■ **Goal of the exercise**:
Extract, without alteration, each line from the start of the listing to the line bearing "export PLACE_DENSITY = 0.64".
▬▬▬▬▬▬
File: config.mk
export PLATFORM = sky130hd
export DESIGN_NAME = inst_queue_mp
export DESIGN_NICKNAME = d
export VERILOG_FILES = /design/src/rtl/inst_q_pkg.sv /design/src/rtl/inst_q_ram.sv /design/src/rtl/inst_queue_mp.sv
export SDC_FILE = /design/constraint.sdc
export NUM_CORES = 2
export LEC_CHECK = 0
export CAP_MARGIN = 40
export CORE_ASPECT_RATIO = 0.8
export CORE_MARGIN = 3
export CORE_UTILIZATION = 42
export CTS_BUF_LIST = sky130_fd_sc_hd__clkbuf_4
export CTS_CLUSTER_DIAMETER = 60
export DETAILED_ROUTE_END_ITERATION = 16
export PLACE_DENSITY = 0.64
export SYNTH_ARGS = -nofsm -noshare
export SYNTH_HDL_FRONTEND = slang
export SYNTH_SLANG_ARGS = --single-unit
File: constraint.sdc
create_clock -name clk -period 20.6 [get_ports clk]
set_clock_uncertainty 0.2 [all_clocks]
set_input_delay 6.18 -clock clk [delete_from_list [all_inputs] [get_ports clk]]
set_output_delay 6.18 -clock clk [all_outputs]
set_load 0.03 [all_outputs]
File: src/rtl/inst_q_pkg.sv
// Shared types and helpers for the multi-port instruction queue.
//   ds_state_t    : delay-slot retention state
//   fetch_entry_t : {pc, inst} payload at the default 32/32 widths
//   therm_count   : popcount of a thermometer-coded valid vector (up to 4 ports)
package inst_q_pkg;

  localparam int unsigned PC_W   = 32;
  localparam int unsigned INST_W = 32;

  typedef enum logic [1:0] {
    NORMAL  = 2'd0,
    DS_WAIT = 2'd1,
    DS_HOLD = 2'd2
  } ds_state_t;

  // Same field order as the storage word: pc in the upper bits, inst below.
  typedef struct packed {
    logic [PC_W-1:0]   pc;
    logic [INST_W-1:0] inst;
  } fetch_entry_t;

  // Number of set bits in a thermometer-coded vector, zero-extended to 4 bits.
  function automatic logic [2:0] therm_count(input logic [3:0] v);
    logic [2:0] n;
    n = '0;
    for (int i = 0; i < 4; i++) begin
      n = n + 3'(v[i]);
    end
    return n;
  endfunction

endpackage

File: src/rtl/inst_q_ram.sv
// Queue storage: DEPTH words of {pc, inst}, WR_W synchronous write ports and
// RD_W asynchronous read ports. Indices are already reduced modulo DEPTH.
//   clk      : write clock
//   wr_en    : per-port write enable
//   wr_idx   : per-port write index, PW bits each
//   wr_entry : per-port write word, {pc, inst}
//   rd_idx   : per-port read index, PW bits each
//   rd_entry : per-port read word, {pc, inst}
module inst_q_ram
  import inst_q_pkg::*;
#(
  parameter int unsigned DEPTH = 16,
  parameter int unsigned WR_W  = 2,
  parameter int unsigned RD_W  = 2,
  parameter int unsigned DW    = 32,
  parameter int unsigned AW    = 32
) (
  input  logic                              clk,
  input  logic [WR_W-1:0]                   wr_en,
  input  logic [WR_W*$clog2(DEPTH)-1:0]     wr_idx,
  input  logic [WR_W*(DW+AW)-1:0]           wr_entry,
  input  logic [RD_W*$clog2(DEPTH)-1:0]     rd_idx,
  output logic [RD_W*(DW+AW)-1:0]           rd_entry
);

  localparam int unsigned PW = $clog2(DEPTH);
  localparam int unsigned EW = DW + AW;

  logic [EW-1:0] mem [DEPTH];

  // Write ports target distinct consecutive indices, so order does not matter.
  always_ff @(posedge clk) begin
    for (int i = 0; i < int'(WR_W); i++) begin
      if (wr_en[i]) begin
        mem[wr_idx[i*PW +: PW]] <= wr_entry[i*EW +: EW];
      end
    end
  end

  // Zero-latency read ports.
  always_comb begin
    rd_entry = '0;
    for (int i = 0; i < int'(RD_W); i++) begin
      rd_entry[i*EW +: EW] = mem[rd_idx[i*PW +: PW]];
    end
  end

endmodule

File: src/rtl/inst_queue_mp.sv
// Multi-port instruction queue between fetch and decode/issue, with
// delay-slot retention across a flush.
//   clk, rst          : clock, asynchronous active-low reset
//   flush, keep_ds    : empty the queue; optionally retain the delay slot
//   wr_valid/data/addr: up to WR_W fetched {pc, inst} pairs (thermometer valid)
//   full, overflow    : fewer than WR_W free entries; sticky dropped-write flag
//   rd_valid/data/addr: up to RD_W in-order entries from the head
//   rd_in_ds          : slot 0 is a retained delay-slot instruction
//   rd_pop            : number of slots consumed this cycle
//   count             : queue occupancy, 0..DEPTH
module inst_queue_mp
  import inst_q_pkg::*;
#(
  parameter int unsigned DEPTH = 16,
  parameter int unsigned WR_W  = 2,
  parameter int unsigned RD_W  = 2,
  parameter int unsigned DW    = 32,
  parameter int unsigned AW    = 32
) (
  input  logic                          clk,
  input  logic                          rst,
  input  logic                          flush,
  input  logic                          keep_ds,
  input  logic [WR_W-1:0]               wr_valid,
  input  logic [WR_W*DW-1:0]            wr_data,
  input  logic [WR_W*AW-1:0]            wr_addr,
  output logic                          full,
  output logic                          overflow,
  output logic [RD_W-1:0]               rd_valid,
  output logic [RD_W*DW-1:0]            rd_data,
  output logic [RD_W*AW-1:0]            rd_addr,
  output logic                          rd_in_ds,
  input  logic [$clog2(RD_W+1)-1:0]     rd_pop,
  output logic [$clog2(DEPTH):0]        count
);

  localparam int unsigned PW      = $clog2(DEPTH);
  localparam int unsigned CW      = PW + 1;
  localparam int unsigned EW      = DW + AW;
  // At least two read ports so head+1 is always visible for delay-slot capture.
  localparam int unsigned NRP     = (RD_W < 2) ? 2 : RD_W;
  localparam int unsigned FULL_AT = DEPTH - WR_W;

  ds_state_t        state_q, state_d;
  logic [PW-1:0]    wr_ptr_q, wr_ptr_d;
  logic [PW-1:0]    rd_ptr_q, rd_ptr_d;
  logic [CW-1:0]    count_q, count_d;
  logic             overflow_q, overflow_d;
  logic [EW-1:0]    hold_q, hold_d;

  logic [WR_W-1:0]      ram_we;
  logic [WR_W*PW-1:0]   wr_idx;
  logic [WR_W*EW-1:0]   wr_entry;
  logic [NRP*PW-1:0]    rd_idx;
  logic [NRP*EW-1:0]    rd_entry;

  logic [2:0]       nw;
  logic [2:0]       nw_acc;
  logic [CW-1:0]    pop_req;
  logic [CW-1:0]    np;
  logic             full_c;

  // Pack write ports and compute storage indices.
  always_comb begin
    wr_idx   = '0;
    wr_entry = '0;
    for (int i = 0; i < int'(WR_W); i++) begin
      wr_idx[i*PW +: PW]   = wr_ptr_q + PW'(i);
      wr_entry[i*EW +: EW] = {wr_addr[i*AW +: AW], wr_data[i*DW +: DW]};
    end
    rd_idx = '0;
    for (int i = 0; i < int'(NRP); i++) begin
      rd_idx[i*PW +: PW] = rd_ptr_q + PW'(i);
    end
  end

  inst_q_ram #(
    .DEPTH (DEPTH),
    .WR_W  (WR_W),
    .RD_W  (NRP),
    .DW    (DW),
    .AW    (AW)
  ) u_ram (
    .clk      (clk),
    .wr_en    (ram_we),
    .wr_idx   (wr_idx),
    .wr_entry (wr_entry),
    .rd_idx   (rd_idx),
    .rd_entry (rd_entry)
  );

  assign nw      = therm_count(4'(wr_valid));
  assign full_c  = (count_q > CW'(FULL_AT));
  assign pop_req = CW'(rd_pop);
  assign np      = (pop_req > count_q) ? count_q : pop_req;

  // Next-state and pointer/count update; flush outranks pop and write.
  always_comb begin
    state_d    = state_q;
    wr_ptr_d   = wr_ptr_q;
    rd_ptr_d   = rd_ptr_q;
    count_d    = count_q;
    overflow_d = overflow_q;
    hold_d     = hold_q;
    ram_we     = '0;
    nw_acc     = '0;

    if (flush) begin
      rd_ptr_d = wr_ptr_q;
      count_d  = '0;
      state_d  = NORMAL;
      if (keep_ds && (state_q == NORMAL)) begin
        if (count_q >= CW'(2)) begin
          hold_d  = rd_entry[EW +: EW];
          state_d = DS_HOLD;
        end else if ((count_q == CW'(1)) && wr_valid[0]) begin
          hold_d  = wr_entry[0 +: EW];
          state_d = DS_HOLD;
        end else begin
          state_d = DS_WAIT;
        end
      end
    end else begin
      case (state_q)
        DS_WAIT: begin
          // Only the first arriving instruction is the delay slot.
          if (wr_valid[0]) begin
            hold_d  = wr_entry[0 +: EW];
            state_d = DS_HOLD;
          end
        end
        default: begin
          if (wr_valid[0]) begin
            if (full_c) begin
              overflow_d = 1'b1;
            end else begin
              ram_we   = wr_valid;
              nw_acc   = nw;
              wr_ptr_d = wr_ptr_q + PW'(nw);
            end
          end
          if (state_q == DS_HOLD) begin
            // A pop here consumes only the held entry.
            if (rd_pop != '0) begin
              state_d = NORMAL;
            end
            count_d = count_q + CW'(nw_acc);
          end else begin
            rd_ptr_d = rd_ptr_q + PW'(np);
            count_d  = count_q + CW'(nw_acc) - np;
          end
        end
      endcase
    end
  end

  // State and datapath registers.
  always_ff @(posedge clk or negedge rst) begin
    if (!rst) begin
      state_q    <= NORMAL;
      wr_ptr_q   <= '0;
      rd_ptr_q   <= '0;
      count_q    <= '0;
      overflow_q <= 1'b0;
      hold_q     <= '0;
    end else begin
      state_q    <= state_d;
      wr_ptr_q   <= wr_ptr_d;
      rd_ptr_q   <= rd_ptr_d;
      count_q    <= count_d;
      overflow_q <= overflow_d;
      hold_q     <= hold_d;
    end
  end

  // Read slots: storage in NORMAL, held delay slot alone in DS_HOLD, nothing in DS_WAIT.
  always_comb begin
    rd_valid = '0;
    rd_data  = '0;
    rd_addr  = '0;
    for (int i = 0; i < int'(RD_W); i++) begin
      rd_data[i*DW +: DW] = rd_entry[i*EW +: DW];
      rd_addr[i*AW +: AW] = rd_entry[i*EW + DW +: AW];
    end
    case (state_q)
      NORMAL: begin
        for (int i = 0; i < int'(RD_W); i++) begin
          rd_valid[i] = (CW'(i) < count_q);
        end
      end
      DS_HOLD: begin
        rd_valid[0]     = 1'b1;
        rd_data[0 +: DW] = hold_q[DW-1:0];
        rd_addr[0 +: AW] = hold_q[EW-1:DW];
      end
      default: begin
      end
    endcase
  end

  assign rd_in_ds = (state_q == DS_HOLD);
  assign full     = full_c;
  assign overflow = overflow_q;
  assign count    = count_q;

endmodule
▬▬▬▬▬▬
■ **Answer**:
File: config.mk
export PLATFORM = sky130hd
export DESIGN_NAME = inst_queue_mp
export DESIGN_NICKNAME = d
export VERILOG_FILES = /design/src/rtl/inst_q_pkg.sv /design/src/rtl/inst_q_ram.sv /design/src/rtl/inst_queue_mp.sv
export SDC_FILE = /design/constraint.sdc
export NUM_CORES = 2
export LEC_CHECK = 0
export CAP_MARGIN = 40
export CORE_ASPECT_RATIO = 0.8
export CORE_MARGIN = 3
export CORE_UTILIZATION = 42
export CTS_BUF_LIST = sky130_fd_sc_hd__clkbuf_4
export CTS_CLUSTER_DIAMETER = 60
export DETAILED_ROUTE_END_ITERATION = 16
export PLACE_DENSITY = 0.64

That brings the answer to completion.